→ **Description of the task**
Using the data below, return the stretch from the line that contains "run 2: worst max-delay" through the line that contains "hold reg to", both included, exactly as it stands and nothing beyond it.

Stored items:
________________________________________
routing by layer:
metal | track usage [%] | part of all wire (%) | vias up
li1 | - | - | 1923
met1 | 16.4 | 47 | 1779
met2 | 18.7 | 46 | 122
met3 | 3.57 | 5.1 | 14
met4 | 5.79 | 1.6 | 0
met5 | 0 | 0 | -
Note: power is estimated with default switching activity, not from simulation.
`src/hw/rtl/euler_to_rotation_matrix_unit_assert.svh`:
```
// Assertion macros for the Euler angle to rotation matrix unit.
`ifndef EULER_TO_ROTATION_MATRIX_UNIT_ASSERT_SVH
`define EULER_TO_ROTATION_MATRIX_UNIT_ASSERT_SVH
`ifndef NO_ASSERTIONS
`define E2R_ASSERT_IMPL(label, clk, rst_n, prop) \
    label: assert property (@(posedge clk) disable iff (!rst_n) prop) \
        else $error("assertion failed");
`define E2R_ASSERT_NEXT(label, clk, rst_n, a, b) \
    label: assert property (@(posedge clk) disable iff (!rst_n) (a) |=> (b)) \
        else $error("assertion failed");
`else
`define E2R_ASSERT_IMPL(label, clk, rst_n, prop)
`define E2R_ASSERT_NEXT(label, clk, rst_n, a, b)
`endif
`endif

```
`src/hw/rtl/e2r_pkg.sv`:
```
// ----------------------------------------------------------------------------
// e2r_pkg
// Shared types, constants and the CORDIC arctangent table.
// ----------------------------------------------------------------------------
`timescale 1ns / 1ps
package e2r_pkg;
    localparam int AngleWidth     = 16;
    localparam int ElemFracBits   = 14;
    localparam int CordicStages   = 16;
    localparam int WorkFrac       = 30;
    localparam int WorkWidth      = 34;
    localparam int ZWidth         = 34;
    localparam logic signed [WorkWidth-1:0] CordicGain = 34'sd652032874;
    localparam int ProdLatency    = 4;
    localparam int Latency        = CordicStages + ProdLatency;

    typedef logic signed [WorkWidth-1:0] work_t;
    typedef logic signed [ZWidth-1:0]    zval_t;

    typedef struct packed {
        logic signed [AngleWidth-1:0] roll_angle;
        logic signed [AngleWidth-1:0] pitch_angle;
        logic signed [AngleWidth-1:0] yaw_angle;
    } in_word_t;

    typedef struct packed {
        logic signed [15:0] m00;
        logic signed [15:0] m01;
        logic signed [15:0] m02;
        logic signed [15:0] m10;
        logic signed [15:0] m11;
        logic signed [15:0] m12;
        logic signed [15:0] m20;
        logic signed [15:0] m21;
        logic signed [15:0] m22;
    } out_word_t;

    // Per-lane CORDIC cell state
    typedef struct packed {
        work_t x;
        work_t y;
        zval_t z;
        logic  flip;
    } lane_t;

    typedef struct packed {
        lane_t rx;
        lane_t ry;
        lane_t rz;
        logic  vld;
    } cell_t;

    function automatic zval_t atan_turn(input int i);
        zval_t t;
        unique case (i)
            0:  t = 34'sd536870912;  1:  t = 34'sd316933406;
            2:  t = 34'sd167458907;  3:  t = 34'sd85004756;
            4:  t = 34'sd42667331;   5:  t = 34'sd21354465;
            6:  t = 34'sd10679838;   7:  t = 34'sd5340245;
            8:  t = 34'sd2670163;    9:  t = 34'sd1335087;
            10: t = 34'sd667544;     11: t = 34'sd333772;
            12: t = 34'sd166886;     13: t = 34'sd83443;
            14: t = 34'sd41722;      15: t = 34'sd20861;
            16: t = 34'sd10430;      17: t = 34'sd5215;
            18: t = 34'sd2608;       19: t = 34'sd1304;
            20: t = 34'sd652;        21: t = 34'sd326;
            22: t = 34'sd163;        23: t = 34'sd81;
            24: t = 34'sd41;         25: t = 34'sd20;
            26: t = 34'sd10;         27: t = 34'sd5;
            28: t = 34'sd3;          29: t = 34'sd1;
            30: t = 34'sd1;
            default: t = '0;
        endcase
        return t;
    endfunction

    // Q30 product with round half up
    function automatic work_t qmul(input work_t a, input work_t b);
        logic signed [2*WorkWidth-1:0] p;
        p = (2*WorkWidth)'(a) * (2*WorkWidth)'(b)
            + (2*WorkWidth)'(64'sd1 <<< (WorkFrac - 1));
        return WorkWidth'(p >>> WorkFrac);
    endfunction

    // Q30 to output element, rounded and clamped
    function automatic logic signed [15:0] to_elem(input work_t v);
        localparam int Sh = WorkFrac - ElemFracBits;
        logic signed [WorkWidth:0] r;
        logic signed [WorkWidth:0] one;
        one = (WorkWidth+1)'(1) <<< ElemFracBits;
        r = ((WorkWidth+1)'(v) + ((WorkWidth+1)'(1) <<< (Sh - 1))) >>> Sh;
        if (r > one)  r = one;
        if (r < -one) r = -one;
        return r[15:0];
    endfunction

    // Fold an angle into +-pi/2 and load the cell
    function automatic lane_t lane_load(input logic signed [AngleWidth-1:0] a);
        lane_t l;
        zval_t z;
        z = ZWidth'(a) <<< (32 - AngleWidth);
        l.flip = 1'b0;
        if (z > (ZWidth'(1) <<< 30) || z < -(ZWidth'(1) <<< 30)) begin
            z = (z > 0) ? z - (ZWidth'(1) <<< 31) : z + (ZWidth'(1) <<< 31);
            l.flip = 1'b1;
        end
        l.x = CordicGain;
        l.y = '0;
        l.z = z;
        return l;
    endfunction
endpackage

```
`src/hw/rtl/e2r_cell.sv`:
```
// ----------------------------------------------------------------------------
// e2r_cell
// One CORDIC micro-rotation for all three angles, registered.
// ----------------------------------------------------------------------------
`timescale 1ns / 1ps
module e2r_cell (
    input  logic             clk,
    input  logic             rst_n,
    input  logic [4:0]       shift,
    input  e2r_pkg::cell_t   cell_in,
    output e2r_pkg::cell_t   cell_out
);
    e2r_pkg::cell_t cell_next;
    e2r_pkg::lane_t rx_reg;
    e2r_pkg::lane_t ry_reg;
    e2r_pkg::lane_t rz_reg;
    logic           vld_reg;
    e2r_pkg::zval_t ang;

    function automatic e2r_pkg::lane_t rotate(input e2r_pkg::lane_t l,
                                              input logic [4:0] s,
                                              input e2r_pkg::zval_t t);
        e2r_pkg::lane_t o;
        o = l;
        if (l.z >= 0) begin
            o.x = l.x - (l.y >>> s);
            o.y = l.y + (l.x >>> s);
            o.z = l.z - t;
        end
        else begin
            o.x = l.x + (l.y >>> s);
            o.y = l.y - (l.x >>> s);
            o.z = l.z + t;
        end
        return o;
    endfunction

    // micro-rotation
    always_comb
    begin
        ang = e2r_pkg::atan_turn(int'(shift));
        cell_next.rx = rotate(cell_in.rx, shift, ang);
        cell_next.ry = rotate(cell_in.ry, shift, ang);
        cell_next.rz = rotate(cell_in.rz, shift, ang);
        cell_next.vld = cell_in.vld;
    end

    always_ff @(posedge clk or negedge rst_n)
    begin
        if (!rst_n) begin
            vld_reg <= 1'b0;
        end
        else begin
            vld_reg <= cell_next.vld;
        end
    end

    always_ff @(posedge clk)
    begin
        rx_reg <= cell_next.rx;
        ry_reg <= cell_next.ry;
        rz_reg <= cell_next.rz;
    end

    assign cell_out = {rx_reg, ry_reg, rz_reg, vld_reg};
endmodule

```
________________________________________
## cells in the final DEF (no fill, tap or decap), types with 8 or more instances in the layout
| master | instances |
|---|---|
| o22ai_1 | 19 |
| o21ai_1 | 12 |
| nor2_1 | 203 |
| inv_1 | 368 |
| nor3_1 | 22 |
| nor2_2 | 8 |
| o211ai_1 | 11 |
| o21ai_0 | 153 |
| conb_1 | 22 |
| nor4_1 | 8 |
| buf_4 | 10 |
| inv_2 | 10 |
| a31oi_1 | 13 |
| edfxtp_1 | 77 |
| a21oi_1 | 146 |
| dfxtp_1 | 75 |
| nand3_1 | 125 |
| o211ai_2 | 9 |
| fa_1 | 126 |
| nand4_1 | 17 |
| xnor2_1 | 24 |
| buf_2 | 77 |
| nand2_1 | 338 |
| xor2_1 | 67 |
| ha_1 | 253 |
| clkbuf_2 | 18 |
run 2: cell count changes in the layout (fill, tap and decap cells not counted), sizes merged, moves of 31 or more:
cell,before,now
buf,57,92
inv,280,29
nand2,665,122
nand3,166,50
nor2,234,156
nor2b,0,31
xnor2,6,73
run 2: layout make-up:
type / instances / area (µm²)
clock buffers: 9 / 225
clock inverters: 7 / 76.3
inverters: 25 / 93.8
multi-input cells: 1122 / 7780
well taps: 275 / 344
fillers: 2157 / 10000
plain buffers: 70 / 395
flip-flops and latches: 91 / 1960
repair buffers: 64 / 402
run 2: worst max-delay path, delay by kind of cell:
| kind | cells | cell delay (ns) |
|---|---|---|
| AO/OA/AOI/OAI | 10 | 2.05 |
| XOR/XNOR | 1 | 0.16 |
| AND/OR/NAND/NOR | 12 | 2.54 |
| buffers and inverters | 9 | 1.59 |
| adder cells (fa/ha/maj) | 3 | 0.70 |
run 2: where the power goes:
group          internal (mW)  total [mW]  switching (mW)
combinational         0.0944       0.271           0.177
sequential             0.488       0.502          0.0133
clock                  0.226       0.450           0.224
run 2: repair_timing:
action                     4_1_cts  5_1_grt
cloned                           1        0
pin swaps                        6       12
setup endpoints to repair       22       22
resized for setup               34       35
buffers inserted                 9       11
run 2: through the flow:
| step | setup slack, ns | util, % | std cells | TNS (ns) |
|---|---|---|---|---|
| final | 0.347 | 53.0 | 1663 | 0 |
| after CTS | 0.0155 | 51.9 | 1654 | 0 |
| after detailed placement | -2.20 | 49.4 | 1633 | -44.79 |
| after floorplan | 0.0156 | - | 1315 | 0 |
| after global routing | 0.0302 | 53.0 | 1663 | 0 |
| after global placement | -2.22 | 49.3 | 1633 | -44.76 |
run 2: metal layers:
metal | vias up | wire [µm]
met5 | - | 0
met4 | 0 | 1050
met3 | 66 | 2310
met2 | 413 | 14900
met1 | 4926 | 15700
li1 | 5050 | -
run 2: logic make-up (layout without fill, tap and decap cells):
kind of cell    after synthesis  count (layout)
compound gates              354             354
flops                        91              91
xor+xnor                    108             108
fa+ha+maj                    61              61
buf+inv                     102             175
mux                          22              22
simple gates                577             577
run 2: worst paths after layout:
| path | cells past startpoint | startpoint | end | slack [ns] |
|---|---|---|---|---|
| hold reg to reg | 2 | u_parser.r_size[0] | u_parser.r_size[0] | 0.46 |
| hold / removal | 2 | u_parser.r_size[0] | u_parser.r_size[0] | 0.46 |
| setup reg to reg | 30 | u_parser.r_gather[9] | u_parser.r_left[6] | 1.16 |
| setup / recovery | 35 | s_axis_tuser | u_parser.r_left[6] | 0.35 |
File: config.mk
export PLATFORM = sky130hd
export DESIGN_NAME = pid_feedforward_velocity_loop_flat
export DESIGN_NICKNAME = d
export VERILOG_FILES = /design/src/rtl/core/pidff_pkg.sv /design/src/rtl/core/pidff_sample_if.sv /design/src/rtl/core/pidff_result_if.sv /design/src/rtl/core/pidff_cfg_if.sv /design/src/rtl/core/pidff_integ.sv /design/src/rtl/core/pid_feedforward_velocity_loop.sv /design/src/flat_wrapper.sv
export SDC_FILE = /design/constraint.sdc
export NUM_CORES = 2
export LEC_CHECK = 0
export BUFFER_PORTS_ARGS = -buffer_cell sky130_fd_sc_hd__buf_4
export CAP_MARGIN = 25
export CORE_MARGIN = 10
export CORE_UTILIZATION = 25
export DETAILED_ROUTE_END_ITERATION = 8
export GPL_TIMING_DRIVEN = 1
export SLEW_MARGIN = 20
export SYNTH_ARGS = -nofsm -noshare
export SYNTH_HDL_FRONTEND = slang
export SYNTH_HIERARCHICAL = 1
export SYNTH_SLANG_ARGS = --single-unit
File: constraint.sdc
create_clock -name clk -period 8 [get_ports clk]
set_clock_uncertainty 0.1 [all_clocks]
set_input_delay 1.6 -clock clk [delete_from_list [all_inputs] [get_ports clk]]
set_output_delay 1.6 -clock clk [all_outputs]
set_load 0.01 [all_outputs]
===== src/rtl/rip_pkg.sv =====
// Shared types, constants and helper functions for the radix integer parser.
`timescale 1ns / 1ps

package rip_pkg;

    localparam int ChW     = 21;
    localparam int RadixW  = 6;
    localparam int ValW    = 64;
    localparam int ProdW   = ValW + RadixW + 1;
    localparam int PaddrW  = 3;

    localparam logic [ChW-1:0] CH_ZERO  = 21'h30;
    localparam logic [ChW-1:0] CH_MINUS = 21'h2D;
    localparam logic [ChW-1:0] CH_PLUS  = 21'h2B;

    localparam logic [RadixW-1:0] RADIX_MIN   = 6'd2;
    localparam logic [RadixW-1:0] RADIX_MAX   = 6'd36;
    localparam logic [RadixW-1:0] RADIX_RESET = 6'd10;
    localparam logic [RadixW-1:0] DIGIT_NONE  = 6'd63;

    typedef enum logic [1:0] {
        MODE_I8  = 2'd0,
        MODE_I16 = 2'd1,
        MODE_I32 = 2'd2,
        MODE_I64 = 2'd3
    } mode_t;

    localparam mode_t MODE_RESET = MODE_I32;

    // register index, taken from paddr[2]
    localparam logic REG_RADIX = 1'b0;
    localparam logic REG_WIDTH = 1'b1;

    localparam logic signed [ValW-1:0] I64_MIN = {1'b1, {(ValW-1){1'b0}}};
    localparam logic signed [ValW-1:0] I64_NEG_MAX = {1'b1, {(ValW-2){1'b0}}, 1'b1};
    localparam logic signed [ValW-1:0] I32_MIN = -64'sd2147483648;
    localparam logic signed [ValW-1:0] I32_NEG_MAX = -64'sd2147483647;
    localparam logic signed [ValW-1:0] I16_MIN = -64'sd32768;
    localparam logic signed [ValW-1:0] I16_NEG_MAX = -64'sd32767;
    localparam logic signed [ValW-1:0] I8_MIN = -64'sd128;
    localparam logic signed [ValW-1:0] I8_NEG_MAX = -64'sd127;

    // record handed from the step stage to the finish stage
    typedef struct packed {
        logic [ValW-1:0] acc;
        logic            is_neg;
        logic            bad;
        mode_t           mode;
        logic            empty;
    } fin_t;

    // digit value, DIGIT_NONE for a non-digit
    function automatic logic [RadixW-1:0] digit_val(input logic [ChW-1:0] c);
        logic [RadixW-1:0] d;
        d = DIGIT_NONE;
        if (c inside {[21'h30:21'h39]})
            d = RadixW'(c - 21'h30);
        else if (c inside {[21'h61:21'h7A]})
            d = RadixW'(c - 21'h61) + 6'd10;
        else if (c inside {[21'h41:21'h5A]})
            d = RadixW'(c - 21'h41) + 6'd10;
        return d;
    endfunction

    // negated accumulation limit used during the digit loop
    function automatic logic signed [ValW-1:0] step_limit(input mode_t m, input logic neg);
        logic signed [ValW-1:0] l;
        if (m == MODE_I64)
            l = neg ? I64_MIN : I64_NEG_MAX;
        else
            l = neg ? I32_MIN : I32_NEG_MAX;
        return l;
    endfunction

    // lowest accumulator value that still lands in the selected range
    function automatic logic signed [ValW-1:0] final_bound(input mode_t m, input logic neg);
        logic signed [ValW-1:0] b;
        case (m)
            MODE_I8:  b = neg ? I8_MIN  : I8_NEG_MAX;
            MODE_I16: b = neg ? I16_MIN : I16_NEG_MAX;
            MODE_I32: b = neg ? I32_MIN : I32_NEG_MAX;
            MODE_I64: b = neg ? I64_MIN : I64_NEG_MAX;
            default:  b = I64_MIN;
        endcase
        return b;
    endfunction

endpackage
________________________________________
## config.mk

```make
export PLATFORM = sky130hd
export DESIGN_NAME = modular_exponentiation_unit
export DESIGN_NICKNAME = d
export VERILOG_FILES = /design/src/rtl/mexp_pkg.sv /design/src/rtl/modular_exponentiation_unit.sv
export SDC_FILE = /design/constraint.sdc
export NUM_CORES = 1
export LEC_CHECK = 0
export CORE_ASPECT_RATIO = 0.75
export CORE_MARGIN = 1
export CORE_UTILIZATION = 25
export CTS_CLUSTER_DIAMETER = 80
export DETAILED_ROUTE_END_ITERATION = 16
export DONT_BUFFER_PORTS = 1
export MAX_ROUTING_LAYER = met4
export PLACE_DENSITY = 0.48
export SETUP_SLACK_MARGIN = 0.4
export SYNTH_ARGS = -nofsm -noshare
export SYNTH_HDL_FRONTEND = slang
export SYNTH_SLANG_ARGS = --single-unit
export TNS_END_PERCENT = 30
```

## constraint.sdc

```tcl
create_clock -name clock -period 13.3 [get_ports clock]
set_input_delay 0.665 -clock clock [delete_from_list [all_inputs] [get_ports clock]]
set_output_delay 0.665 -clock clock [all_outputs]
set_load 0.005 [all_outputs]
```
________________________________________
→ **Result of the exercise**
run 2: worst max-delay path, delay by kind of cell:
| kind | cells | cell delay (ns) |
|---|---|---|
| AO/OA/AOI/OAI | 10 | 2.05 |
| XOR/XNOR | 1 | 0.16 |
| AND/OR/NAND/NOR | 12 | 2.54 |
| buffers and inverters | 9 | 1.59 |
| adder cells (fa/ha/maj) | 3 | 0.70 |
run 2: where the power goes:
group          internal (mW)  total [mW]  switching (mW)
combinational         0.0944       0.271           0.177
sequential             0.488       0.502          0.0133
clock                  0.226       0.450           0.224
run 2: repair_timing:
action                     4_1_cts  5_1_grt
cloned                           1        0
pin swaps                        6       12
setup endpoints to repair       22       22
resized for setup               34       35
buffers inserted                 9       11
run 2: through the flow:
| step | setup slack, ns | util, % | std cells | TNS (ns) |
|---|---|---|---|---|
| final | 0.347 | 53.0 | 1663 | 0 |
| after CTS | 0.0155 | 51.9 | 1654 | 0 |
| after detailed placement | -2.20 | 49.4 | 1633 | -44.79 |
| after floorplan | 0.0156 | - | 1315 | 0 |
| after global routing | 0.0302 | 53.0 | 1663 | 0 |
| after global placement | -2.22 | 49.3 | 1633 | -44.76 |
run 2: metal layers:
metal | vias up | wire [µm]
met5 | - | 0
met4 | 0 | 1050
met3 | 66 | 2310
met2 | 413 | 14900
met1 | 4926 | 15700
li1 | 5050 | -
run 2: logic make-up (layout without fill, tap and decap cells):
kind of cell    after synthesis  count (layout)
compound gates              354             354
flops                        91              91
xor+xnor                    108             108
fa+ha+maj                    61              61
buf+inv                     102             175
mux                          22              22
simple gates                577             577
run 2: worst paths after layout:
| path | cells past startpoint | startpoint | end | slack [ns] |
|---|---|---|---|---|
| hold reg to reg | 2 | u_parser.r_size[0] | u_parser.r_size[0] | 0.46 |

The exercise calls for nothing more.